| THE TASK |
Only the lines below starting at the one that contains "logic [ADDR_W-1:0] ad_q;" and ending at the one that contains "p_req_pulse_r4: assert property" are to be reproduced, exactly and with both ends kept.

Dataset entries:
▼

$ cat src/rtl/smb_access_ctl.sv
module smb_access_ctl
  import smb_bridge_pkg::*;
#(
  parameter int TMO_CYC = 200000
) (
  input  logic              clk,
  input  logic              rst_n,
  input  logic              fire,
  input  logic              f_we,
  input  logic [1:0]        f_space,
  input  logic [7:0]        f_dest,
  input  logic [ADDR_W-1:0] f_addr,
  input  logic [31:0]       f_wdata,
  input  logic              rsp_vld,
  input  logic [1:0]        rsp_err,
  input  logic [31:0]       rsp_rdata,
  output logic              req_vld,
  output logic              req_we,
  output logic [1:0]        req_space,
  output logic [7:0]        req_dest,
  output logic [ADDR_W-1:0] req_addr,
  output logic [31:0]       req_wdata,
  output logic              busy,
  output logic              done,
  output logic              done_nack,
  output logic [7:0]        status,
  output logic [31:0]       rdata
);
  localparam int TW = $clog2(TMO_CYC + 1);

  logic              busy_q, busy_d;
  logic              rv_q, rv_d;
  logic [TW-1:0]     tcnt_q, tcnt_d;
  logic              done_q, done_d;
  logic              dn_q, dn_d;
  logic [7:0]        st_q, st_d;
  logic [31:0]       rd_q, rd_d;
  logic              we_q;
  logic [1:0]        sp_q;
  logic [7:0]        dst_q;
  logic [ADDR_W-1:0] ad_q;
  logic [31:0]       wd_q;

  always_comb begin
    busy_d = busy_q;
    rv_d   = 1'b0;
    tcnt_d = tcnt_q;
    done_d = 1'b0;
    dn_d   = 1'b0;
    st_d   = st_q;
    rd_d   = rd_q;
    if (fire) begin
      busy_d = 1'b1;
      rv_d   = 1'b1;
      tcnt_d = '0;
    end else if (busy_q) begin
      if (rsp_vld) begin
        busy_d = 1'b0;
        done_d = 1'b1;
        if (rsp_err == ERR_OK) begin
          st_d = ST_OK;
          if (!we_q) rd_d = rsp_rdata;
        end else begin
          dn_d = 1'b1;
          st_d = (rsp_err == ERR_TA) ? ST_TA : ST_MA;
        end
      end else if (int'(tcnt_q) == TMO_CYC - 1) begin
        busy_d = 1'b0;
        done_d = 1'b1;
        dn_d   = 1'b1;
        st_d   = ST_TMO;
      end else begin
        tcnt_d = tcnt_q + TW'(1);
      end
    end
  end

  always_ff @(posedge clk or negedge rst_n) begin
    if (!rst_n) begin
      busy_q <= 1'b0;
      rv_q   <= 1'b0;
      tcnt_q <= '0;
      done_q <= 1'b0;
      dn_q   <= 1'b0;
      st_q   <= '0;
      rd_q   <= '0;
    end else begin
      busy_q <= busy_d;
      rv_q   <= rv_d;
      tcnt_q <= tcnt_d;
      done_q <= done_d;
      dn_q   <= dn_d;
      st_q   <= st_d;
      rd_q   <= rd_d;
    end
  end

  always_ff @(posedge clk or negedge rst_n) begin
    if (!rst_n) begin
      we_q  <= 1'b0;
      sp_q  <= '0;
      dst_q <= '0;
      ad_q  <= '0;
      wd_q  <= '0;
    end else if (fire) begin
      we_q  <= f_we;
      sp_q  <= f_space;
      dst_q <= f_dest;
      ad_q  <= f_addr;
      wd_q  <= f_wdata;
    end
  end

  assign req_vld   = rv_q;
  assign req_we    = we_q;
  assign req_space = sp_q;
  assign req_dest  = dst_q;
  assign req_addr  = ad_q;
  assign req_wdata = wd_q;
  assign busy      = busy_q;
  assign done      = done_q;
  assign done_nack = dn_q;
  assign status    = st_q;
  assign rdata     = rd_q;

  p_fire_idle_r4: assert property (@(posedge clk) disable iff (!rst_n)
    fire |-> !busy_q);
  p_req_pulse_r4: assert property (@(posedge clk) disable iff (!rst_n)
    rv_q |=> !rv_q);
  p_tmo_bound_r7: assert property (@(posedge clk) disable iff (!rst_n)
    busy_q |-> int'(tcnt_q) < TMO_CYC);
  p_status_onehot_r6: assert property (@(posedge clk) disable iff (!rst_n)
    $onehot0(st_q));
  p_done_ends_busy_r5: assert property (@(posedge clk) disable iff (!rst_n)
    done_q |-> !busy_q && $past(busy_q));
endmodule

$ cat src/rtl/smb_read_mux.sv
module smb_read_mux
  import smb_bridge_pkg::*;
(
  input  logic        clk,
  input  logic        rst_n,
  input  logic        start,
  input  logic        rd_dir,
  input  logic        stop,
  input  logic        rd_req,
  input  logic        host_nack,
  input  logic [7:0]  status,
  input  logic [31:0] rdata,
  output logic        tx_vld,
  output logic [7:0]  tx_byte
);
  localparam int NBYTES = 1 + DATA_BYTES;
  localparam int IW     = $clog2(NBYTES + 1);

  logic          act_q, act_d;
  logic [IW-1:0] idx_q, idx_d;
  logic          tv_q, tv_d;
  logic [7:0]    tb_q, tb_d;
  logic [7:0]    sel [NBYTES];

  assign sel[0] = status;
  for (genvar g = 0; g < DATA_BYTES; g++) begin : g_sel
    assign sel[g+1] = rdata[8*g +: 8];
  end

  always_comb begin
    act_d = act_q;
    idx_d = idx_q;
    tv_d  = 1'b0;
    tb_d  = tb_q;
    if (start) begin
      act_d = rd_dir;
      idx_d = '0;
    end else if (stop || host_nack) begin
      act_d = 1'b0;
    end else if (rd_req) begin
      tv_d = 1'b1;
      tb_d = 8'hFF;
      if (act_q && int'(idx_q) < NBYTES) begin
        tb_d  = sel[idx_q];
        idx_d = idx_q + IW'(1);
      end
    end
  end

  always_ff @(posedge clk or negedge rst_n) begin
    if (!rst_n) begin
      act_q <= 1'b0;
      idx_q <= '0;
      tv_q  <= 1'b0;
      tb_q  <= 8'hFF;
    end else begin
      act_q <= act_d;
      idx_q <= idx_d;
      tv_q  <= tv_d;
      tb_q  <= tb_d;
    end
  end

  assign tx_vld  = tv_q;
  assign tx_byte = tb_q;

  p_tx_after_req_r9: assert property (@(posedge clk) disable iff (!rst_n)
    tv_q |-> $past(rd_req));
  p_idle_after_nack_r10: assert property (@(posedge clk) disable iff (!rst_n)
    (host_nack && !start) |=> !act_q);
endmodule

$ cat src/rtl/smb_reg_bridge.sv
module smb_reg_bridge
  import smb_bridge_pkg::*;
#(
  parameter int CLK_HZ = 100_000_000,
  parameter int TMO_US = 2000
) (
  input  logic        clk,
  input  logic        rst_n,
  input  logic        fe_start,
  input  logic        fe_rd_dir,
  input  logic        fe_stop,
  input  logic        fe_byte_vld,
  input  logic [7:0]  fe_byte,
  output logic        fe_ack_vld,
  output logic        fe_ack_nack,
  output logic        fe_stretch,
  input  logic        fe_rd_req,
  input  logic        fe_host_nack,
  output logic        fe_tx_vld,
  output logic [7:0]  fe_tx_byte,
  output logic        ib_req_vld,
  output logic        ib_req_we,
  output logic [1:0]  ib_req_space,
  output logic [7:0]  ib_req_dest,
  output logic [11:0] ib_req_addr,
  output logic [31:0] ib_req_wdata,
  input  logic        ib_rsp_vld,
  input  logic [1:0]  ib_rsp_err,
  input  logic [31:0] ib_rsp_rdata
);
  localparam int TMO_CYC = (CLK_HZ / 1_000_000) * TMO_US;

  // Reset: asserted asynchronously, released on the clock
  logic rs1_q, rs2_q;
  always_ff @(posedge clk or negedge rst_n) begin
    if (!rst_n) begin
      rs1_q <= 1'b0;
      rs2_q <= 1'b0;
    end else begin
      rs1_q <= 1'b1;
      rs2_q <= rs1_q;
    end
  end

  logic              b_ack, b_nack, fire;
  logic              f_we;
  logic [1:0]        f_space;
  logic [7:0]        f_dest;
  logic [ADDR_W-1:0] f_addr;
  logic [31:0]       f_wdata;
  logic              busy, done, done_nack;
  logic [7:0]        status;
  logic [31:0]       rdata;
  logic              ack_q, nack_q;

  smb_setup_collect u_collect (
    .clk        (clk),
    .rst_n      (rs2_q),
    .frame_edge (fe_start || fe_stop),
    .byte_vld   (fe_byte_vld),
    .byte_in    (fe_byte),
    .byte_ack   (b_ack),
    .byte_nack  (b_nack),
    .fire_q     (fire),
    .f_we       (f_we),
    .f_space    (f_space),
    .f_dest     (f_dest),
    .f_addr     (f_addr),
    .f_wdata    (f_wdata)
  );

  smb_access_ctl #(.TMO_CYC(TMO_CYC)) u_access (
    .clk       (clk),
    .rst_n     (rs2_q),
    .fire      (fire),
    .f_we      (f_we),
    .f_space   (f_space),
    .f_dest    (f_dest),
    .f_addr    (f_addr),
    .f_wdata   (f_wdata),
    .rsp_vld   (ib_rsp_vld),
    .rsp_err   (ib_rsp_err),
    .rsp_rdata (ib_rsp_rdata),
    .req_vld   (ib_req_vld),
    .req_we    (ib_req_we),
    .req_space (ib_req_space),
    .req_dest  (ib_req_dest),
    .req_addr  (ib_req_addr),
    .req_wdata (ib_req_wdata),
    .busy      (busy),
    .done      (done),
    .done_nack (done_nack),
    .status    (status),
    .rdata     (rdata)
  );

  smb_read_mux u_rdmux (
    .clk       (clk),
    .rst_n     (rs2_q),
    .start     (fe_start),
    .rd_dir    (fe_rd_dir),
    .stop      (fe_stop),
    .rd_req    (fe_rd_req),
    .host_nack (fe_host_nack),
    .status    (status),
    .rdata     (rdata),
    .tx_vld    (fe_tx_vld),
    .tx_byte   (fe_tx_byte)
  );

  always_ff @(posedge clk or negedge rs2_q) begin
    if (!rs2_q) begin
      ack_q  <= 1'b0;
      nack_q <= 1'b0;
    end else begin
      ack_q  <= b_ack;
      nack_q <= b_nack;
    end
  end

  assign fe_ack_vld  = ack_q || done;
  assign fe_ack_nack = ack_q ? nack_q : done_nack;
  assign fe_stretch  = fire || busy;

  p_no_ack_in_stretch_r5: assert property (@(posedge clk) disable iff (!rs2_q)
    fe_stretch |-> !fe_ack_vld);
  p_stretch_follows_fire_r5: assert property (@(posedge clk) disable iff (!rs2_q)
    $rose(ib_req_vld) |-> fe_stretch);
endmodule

▲
▼

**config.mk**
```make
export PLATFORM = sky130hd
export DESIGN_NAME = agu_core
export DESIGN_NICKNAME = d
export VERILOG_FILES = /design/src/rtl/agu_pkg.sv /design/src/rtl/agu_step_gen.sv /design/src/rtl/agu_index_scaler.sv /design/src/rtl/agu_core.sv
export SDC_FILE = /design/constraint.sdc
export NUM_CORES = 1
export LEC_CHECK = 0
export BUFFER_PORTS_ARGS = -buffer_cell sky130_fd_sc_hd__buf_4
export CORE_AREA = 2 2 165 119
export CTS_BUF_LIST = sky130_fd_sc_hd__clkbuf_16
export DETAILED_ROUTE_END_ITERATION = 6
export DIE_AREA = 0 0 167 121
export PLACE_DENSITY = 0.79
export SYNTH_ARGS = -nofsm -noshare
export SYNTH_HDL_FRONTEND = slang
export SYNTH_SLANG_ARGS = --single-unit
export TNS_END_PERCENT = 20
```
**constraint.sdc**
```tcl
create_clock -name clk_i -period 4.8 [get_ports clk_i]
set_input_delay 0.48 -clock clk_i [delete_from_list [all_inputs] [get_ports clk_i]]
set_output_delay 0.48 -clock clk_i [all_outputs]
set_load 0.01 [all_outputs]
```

▲

| SOLUTION |
  logic [ADDR_W-1:0] ad_q;
  logic [31:0]       wd_q;

  always_comb begin
    busy_d = busy_q;
    rv_d   = 1'b0;
    tcnt_d = tcnt_q;
    done_d = 1'b0;
    dn_d   = 1'b0;
    st_d   = st_q;
    rd_d   = rd_q;
    if (fire) begin
      busy_d = 1'b1;
      rv_d   = 1'b1;
      tcnt_d = '0;
    end else if (busy_q) begin
      if (rsp_vld) begin
        busy_d = 1'b0;
        done_d = 1'b1;
        if (rsp_err == ERR_OK) begin
          st_d = ST_OK;
          if (!we_q) rd_d = rsp_rdata;
        end else begin
          dn_d = 1'b1;
          st_d = (rsp_err == ERR_TA) ? ST_TA : ST_MA;
        end
      end else if (int'(tcnt_q) == TMO_CYC - 1) begin
        busy_d = 1'b0;
        done_d = 1'b1;
        dn_d   = 1'b1;
        st_d   = ST_TMO;
      end else begin
        tcnt_d = tcnt_q + TW'(1);
      end
    end
  end

  always_ff @(posedge clk or negedge rst_n) begin
    if (!rst_n) begin
      busy_q <= 1'b0;
      rv_q   <= 1'b0;
      tcnt_q <= '0;
      done_q <= 1'b0;
      dn_q   <= 1'b0;
      st_q   <= '0;
      rd_q   <= '0;
    end else begin
      busy_q <= busy_d;
      rv_q   <= rv_d;
      tcnt_q <= tcnt_d;
      done_q <= done_d;
      dn_q   <= dn_d;
      st_q   <= st_d;
      rd_q   <= rd_d;
    end
  end

  always_ff @(posedge clk or negedge rst_n) begin
    if (!rst_n) begin
      we_q  <= 1'b0;
      sp_q  <= '0;
      dst_q <= '0;
      ad_q  <= '0;
      wd_q  <= '0;
    end else if (fire) begin
      we_q  <= f_we;
      sp_q  <= f_space;
      dst_q <= f_dest;
      ad_q  <= f_addr;
      wd_q  <= f_wdata;
    end
  end

  assign req_vld   = rv_q;
  assign req_we    = we_q;
  assign req_space = sp_q;
  assign req_dest  = dst_q;
  assign req_addr  = ad_q;
  assign req_wdata = wd_q;
  assign busy      = busy_q;
  assign done      = done_q;
  assign done_nack = dn_q;
  assign status    = st_q;
  assign rdata     = rd_q;

  p_fire_idle_r4: assert property (@(posedge clk) disable iff (!rst_n)
    fire |-> !busy_q);
  p_req_pulse_r4: assert property (@(posedge clk) disable iff (!rst_n)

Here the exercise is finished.